WORK TO COMPLETE: Sort through the entries below and pull out lines containing the word "layer".

[Dataset entries]
▬▬▬▬▬▬

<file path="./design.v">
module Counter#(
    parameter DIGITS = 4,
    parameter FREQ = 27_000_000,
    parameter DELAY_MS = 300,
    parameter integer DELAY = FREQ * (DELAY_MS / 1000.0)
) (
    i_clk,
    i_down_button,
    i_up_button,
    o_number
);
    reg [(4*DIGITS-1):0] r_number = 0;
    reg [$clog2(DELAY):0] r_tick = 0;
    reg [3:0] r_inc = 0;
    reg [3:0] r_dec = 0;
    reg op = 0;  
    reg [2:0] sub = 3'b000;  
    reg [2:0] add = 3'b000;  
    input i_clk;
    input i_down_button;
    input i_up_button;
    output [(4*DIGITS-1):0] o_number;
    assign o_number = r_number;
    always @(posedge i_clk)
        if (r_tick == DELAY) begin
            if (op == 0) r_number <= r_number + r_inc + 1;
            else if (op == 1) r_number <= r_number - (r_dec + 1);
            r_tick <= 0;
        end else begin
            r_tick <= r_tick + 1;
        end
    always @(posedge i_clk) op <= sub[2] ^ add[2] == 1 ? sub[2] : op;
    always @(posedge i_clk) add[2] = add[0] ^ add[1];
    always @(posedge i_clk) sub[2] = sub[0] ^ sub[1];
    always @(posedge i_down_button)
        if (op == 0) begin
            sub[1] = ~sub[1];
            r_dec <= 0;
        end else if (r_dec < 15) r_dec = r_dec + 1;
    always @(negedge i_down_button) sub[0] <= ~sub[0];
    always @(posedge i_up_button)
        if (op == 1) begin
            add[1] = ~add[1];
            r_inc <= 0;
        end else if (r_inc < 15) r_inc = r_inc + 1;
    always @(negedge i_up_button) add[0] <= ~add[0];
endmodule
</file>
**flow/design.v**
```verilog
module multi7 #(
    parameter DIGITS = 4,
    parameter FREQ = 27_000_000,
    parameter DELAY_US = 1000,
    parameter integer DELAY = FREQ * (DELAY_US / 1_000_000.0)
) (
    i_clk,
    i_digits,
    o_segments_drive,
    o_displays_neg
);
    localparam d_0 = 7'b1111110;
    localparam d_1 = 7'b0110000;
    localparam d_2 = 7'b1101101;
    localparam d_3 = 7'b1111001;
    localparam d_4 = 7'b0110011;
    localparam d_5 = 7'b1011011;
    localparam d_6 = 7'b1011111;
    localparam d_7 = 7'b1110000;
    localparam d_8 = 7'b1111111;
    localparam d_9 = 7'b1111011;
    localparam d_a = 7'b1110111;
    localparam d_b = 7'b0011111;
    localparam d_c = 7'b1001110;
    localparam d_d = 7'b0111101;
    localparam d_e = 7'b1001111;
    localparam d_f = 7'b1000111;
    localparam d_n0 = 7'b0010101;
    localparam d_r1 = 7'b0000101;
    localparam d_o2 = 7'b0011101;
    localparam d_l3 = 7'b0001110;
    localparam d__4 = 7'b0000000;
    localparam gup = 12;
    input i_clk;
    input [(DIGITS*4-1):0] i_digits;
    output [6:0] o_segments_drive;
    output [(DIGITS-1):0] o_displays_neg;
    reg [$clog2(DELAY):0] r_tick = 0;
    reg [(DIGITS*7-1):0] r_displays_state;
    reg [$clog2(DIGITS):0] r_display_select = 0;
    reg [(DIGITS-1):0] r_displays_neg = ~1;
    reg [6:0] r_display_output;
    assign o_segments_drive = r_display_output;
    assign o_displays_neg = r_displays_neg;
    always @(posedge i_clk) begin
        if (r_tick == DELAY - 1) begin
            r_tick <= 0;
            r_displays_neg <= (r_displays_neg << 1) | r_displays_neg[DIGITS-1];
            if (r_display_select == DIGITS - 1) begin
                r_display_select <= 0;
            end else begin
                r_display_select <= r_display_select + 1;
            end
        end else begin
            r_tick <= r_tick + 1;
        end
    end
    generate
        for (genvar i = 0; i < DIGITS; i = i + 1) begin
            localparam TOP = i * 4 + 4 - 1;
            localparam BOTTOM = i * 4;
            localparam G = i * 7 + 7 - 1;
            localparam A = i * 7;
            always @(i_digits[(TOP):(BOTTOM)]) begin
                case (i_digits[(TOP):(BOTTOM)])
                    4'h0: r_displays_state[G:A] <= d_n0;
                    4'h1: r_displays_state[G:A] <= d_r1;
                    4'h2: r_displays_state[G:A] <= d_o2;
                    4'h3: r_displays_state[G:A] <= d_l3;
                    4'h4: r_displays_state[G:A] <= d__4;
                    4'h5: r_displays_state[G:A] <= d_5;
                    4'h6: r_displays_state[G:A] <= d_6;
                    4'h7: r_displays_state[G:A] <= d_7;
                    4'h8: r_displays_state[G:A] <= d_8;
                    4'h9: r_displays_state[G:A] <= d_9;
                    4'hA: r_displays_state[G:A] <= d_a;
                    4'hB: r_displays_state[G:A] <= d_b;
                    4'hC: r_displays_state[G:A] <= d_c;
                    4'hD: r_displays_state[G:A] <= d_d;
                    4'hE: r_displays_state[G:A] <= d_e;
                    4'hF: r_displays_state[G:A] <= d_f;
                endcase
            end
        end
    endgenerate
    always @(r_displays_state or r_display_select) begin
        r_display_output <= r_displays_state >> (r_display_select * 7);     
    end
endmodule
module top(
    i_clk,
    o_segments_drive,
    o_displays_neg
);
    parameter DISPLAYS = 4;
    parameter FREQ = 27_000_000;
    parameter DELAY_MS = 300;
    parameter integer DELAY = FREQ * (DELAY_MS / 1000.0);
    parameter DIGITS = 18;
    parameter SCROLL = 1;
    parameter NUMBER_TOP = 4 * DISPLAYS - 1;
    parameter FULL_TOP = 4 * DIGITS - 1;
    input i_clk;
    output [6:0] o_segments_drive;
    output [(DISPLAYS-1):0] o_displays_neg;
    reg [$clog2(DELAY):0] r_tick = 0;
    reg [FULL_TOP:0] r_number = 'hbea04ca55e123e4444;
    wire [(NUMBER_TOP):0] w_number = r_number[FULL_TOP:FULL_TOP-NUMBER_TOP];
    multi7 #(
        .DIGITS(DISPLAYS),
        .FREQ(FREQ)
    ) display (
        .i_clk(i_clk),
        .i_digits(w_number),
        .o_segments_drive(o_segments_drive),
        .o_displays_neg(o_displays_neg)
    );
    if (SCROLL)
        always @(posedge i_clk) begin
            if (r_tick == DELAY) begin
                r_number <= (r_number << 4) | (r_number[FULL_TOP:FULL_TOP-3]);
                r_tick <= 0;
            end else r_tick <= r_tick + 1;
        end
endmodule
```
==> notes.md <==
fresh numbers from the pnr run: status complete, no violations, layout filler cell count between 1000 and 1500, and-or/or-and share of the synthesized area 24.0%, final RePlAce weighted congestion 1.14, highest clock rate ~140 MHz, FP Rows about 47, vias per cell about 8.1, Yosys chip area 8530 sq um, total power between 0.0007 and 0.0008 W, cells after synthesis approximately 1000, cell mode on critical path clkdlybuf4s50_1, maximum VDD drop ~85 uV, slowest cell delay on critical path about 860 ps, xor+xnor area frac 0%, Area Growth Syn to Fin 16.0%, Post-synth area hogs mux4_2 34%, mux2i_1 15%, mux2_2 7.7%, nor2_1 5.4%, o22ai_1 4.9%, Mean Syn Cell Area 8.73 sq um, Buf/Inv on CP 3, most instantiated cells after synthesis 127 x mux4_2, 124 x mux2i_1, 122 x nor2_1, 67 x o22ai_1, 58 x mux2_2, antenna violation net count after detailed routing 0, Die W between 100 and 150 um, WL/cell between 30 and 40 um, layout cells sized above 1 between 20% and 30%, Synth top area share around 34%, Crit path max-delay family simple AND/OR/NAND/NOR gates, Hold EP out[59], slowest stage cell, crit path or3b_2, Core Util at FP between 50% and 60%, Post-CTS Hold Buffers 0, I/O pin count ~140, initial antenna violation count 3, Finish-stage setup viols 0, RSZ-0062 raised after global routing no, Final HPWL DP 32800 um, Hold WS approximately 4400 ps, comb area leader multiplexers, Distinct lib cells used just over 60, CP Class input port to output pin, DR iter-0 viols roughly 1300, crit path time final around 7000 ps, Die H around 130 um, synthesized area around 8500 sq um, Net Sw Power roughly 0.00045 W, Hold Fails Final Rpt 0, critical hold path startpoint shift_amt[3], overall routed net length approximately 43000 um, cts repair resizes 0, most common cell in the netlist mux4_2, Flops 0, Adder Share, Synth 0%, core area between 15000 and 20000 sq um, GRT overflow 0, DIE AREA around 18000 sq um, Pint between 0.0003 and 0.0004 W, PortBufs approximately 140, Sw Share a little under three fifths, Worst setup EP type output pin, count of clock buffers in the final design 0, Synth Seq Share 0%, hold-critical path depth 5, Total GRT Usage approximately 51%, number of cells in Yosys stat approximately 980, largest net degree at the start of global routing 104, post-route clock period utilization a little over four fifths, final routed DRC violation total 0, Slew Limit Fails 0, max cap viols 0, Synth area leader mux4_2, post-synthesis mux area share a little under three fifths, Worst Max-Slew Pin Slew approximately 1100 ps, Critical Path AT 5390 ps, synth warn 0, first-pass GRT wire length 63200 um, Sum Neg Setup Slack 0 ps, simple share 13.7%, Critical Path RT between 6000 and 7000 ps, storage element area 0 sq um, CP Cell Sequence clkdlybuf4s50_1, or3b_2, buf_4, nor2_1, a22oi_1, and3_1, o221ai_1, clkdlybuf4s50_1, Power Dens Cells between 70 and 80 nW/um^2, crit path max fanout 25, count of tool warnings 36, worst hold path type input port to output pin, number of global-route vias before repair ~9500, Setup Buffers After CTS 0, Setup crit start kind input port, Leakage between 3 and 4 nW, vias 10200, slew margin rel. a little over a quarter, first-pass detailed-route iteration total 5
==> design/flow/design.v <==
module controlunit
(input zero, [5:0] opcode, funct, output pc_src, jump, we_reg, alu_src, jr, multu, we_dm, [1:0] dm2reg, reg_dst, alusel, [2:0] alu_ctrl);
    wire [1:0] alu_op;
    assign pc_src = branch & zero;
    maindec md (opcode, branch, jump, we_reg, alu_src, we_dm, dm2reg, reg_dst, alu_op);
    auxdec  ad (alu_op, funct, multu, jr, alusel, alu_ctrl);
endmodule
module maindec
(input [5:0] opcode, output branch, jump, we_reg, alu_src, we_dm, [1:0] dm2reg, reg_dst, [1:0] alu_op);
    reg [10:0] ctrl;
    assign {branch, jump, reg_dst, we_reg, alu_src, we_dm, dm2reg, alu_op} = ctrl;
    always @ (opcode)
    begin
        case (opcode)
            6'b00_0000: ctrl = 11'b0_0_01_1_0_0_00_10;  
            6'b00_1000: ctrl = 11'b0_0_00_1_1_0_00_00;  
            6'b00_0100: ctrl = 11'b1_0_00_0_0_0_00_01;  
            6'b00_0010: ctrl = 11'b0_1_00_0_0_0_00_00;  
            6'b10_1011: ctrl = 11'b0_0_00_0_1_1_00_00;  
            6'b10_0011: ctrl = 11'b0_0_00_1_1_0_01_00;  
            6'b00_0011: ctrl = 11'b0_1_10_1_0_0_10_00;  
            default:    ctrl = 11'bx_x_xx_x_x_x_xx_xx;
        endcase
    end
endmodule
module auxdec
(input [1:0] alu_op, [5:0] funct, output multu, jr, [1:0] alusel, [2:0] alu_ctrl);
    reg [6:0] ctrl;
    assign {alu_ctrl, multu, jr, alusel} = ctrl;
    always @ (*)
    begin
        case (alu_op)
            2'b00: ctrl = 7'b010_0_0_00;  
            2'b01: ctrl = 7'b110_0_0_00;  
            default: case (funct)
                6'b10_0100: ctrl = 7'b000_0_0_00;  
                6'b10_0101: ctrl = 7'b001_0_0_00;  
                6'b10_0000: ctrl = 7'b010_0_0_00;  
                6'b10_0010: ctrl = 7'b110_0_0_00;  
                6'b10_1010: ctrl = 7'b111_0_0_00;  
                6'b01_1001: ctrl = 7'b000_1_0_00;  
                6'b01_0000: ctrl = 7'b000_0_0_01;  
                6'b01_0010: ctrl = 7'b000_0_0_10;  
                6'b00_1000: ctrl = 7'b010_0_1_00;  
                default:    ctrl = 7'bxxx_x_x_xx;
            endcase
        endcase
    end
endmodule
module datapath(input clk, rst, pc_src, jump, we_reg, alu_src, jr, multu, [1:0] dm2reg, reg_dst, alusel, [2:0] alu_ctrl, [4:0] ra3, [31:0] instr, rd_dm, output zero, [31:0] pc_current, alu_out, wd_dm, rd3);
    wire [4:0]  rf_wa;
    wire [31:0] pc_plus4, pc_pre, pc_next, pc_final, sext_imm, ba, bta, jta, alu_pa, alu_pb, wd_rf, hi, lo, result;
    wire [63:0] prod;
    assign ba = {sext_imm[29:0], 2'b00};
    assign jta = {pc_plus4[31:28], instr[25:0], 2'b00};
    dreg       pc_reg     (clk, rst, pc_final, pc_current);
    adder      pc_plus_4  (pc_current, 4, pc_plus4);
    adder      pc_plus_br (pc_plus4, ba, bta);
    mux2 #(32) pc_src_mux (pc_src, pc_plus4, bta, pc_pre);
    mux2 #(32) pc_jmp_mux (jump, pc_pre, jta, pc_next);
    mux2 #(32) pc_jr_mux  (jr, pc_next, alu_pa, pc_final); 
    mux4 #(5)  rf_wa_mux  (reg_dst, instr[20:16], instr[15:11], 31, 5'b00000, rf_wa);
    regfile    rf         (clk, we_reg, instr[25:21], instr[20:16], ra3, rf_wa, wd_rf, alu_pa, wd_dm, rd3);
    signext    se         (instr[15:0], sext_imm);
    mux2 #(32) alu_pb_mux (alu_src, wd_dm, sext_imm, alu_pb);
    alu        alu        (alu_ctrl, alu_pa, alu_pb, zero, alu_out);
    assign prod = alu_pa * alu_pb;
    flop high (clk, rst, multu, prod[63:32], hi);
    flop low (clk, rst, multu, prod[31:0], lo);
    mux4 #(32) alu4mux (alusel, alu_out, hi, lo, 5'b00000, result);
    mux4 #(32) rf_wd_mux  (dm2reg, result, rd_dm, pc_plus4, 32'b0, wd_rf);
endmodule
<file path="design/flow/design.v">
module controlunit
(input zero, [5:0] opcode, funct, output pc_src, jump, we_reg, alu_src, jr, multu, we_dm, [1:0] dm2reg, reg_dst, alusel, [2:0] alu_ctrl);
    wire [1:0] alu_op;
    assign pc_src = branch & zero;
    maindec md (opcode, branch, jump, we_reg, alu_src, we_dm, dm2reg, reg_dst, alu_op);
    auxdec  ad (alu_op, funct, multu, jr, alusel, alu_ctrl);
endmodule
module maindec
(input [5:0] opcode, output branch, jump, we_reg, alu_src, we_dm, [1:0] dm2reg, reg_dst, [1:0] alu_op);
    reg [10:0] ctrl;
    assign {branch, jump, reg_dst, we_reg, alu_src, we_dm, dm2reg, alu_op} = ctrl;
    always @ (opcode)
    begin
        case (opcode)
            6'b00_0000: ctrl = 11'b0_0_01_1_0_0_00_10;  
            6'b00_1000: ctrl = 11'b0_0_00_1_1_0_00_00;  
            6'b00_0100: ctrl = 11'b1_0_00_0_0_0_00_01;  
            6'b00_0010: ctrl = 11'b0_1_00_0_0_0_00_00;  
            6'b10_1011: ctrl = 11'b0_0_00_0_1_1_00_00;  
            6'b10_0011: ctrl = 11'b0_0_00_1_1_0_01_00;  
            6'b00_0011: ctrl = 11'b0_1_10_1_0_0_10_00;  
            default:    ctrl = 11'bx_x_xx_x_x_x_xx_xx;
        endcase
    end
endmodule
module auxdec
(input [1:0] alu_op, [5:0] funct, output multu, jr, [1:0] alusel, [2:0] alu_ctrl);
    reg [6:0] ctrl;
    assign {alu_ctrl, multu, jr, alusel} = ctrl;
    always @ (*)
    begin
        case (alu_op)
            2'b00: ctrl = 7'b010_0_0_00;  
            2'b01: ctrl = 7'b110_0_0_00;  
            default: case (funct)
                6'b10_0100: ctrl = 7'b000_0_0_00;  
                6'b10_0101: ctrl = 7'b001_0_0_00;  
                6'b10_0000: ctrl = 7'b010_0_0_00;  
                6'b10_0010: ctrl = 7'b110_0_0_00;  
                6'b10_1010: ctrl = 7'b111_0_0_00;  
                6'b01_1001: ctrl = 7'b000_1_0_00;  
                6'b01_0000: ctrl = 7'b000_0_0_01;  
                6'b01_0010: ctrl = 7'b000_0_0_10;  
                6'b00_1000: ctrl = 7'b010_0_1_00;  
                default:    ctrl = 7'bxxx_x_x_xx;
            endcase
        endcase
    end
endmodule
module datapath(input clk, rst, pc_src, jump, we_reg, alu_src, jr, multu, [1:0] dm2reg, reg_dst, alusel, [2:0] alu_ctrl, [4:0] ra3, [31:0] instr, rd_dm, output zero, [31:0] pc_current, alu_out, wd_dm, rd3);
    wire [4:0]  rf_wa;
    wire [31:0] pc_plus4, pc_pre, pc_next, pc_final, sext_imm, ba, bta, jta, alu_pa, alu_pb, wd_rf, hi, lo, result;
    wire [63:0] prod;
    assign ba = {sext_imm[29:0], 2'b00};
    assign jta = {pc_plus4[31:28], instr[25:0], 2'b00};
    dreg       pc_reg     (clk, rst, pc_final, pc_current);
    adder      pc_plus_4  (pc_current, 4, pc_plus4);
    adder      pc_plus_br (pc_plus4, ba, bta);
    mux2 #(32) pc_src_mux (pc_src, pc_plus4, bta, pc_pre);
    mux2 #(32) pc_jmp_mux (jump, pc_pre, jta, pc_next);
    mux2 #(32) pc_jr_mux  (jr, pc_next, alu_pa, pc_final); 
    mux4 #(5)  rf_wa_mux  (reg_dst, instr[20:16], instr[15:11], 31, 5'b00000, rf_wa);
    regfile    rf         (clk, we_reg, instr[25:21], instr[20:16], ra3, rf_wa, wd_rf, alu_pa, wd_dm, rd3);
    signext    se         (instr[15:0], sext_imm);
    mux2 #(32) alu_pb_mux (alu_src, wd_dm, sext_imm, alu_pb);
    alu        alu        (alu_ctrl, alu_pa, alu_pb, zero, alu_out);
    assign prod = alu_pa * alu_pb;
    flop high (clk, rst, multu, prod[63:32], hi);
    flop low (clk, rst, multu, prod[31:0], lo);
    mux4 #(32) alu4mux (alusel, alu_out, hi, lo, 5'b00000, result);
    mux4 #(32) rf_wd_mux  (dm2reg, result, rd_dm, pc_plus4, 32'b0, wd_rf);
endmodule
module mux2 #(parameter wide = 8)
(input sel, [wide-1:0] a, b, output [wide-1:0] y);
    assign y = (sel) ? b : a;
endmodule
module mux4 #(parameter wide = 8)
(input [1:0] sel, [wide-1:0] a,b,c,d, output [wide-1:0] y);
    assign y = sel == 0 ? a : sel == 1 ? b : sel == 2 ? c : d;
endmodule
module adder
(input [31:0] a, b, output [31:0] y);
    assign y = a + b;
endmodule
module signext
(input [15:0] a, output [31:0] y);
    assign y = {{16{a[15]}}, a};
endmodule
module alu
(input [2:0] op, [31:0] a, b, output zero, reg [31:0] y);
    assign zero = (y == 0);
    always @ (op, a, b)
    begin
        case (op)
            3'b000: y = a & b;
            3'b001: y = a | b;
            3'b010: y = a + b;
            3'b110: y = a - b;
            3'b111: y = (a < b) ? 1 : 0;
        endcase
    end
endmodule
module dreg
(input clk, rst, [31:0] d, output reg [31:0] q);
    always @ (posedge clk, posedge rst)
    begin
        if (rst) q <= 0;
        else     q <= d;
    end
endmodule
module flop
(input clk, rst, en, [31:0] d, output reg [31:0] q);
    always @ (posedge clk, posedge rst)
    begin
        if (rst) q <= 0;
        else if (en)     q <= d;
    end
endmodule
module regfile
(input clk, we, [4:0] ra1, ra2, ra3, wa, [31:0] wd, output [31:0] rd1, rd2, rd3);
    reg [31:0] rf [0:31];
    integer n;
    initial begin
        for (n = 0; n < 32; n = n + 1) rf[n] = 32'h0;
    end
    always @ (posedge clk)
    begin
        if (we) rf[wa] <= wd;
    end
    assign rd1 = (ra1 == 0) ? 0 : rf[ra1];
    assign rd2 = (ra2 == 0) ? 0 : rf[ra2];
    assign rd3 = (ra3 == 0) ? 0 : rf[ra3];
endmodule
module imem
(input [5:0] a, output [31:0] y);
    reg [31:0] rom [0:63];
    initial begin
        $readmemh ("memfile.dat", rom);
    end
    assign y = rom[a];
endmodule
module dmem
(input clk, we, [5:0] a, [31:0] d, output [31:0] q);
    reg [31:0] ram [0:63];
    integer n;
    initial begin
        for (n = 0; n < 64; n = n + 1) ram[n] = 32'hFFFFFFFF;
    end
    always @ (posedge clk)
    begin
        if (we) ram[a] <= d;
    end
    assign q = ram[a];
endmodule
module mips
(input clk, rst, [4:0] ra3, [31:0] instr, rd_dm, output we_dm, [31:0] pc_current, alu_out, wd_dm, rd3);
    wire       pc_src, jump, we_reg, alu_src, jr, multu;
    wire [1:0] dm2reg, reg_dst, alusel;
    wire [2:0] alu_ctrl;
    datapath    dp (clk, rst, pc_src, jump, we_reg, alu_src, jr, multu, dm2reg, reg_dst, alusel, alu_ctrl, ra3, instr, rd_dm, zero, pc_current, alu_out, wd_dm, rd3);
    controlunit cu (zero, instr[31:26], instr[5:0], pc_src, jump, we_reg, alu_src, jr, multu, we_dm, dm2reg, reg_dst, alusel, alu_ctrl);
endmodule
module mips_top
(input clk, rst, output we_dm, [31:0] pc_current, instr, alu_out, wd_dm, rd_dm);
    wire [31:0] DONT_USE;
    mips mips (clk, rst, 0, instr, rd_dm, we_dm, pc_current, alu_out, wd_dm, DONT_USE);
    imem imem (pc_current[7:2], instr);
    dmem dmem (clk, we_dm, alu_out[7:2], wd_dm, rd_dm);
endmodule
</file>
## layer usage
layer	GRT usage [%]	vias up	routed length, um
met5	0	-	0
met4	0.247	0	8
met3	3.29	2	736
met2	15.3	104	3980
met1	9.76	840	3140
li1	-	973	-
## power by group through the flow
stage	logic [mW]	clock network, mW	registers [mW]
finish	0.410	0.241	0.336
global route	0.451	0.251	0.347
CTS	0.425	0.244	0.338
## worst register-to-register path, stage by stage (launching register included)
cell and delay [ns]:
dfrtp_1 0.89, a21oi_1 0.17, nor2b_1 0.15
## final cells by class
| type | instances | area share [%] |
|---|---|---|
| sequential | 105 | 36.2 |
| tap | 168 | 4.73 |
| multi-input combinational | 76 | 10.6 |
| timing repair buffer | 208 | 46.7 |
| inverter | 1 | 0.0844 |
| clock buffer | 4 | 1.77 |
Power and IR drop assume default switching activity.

▬▬▬▬▬▬

TASK OUTPUT:
## layer usage
layer	GRT usage [%]	vias up	routed length, um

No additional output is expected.